* **RECORDS TO PROCESS**
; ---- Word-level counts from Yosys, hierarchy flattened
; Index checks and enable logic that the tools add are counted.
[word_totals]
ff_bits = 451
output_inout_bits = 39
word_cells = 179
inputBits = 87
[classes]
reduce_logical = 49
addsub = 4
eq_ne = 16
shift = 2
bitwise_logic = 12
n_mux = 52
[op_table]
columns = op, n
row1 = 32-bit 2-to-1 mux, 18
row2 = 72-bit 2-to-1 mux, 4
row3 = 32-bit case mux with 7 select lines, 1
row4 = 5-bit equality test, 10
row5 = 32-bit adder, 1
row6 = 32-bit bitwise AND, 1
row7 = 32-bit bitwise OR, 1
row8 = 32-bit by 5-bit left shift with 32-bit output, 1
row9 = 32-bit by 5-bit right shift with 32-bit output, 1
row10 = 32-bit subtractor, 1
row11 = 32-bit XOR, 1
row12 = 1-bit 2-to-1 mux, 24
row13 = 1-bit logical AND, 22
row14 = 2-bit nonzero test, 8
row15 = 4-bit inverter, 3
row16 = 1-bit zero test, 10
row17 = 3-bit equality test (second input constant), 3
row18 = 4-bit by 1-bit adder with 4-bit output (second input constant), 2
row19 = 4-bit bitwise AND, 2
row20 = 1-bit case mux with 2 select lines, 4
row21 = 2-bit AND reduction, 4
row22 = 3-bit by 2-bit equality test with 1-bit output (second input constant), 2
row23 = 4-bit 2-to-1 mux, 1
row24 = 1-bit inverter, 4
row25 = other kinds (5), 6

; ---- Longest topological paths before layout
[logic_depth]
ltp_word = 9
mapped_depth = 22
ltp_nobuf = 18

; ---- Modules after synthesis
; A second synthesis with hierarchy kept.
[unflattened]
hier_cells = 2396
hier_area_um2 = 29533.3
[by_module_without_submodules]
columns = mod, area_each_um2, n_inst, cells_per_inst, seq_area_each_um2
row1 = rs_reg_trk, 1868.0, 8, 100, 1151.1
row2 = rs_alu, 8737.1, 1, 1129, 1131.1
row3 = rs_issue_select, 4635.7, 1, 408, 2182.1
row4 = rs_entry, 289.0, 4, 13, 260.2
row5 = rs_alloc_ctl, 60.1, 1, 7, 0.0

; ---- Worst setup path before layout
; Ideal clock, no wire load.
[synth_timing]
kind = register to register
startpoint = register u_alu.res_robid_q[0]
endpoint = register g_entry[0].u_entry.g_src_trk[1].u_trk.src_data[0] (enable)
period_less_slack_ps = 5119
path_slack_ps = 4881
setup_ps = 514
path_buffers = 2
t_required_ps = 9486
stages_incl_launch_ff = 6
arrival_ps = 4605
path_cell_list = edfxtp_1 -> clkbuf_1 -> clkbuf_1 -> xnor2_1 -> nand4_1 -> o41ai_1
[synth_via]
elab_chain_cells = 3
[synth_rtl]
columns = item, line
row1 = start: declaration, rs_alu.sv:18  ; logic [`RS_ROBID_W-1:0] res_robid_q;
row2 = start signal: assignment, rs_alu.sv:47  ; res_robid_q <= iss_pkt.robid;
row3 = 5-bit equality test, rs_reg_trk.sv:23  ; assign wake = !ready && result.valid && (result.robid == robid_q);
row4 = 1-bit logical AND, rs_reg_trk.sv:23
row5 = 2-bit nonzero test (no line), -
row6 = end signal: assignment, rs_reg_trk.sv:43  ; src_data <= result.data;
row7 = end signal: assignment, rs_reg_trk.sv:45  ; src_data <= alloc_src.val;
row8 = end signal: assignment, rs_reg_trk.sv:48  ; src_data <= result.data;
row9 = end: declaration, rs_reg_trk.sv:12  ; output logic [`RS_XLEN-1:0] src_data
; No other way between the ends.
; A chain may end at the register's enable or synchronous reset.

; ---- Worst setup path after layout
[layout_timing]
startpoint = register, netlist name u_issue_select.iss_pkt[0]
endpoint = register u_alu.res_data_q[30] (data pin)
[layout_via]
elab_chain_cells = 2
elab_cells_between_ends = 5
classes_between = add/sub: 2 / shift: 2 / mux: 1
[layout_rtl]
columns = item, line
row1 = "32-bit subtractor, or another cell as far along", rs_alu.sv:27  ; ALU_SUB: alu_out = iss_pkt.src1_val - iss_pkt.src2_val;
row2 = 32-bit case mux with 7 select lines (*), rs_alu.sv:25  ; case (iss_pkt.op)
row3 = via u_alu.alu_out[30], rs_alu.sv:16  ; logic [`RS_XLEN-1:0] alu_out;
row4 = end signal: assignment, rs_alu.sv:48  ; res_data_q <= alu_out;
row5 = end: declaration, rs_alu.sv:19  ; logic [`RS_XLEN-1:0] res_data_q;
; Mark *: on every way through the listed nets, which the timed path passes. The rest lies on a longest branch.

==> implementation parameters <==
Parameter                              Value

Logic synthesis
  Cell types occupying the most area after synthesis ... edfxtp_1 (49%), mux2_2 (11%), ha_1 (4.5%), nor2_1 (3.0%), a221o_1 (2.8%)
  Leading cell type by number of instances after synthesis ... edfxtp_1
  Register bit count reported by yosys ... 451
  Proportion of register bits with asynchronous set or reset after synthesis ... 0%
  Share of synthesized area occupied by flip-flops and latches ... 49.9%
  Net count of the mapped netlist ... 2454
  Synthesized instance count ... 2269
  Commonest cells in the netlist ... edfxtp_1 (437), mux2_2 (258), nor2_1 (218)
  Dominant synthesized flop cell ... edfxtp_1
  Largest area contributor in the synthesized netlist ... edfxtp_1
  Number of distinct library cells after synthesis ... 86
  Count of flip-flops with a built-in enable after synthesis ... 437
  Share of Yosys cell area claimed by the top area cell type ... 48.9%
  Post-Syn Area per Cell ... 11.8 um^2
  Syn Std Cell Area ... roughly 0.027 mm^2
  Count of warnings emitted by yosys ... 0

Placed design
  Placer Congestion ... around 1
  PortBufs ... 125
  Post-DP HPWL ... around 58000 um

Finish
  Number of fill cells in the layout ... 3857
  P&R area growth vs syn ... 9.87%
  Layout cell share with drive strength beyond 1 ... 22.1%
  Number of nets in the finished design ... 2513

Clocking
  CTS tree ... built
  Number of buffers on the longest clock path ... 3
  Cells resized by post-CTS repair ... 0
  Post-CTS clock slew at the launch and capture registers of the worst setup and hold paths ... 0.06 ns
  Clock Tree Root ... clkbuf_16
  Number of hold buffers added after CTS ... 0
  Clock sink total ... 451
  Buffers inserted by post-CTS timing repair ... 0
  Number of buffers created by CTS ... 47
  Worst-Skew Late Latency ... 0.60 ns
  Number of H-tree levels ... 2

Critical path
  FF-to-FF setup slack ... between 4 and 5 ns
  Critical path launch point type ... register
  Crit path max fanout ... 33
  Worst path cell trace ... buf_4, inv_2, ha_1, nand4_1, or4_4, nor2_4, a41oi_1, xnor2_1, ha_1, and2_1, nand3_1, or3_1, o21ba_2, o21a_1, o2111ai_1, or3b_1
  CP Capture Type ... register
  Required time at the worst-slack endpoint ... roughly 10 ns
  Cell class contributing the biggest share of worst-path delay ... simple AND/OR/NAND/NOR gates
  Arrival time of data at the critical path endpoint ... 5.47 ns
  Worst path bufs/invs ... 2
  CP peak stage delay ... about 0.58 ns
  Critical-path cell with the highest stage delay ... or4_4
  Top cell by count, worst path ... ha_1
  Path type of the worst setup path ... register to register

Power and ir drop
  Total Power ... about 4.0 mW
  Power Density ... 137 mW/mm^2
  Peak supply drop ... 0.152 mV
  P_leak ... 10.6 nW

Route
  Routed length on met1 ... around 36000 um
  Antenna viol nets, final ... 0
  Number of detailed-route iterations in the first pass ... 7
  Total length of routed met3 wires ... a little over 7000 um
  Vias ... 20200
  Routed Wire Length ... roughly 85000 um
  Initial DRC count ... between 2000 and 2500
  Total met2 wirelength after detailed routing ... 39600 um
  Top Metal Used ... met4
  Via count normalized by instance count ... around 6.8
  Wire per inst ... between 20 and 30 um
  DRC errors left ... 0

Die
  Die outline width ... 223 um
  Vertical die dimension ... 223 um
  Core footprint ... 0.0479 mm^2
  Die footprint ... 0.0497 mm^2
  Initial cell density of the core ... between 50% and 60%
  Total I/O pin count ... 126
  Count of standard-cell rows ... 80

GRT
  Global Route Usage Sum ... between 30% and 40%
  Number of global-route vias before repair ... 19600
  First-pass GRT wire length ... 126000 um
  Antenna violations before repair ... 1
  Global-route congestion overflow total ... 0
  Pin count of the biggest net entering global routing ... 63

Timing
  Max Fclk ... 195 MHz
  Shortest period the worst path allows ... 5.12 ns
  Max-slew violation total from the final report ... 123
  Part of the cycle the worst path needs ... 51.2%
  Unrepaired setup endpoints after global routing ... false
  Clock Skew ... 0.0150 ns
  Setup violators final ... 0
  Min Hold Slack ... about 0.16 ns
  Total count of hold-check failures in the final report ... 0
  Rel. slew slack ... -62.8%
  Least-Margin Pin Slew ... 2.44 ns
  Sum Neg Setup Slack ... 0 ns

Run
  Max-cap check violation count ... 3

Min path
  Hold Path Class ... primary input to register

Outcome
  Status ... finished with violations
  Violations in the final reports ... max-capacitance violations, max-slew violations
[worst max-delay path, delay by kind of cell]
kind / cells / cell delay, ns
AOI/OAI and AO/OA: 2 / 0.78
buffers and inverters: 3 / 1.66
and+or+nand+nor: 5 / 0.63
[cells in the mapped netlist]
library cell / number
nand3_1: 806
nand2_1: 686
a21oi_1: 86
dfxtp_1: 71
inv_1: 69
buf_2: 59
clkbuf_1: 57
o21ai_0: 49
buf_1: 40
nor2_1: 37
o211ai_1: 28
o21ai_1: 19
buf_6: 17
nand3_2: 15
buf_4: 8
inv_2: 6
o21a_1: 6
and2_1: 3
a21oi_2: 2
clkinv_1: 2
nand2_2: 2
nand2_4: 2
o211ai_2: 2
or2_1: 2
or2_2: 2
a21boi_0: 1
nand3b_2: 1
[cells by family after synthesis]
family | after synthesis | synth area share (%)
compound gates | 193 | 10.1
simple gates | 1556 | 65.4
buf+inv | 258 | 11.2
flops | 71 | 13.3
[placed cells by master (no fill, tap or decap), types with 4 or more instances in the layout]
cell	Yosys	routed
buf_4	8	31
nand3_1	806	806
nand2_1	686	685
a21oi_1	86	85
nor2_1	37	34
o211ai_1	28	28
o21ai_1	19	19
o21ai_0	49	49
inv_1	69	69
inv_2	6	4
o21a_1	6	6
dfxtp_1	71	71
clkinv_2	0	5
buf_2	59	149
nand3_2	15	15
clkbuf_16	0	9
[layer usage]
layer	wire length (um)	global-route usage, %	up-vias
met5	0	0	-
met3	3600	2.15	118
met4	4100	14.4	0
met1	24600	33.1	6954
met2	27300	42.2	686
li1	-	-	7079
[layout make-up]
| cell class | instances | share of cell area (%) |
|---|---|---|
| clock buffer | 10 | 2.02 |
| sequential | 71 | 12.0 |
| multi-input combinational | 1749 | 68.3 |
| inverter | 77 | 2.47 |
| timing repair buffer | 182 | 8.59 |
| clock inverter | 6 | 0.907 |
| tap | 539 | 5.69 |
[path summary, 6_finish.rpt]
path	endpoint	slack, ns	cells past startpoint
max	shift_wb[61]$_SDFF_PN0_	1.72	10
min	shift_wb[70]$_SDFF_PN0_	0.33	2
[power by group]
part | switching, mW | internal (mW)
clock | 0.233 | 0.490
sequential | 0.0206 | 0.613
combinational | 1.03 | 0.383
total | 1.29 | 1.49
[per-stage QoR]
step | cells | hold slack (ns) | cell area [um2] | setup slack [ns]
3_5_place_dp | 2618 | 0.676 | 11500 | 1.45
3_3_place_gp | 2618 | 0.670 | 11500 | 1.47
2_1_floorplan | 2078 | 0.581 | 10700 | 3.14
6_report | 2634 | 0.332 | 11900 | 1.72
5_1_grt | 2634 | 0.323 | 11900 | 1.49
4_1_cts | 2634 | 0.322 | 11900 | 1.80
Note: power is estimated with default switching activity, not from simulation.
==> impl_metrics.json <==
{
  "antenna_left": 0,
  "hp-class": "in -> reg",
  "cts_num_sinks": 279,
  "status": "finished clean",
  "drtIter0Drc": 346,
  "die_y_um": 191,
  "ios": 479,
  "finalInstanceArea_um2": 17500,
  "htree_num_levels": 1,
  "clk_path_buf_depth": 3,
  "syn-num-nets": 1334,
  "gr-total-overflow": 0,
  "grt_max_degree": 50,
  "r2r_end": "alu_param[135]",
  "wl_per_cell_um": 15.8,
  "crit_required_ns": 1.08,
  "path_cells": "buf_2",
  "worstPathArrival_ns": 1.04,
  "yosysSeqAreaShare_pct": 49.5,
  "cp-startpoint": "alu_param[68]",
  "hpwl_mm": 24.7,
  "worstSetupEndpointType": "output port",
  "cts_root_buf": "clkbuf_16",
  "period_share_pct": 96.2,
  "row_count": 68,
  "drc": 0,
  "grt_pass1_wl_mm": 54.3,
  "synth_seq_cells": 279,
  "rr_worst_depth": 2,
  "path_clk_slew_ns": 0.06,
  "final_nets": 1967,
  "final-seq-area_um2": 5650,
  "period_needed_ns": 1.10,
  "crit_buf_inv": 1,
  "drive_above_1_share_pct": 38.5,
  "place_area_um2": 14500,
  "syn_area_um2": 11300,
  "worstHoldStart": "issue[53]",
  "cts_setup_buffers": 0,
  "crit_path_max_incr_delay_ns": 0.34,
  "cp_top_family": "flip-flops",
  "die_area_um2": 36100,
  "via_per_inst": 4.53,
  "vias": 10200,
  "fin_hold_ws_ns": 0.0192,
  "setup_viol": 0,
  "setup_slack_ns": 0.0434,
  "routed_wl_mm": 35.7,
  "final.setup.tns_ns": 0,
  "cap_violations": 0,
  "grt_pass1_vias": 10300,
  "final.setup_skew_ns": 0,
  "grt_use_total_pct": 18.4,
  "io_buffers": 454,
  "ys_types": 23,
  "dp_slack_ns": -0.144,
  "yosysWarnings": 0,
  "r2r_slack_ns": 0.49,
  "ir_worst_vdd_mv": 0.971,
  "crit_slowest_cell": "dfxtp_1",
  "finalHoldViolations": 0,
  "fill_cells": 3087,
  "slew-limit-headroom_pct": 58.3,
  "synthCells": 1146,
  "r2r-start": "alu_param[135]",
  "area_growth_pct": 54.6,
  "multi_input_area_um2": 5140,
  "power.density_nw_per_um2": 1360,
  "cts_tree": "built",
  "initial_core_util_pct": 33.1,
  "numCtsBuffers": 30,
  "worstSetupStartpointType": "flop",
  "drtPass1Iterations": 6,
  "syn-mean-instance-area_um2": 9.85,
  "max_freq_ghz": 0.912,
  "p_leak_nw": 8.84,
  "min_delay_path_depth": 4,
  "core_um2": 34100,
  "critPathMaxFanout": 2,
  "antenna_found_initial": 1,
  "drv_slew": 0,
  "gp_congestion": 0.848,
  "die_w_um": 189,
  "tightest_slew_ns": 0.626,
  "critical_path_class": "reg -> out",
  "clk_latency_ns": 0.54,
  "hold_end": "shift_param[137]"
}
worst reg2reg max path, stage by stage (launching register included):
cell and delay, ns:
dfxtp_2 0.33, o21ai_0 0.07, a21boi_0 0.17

* **DIRECTIONS FOR THIS TASK**
Starting with the line that holds "row21 = 2-bit AND reduction, 4" and ending with the line that holds "[by_module_without_submodules]", retype every line in the data above exactly, and nothing else.

* **ANSWER SPACE**
row21 = 2-bit AND reduction, 4
row22 = 3-bit by 2-bit equality test with 1-bit output (second input constant), 2
row23 = 4-bit 2-to-1 mux, 1
row24 = 1-bit inverter, 4
row25 = other kinds (5), 6

; ---- Longest topological paths before layout
[logic_depth]
ltp_word = 9
mapped_depth = 22
ltp_nobuf = 18

; ---- Modules after synthesis
; A second synthesis with hierarchy kept.
[unflattened]
hier_cells = 2396
hier_area_um2 = 29533.3
[by_module_without_submodules]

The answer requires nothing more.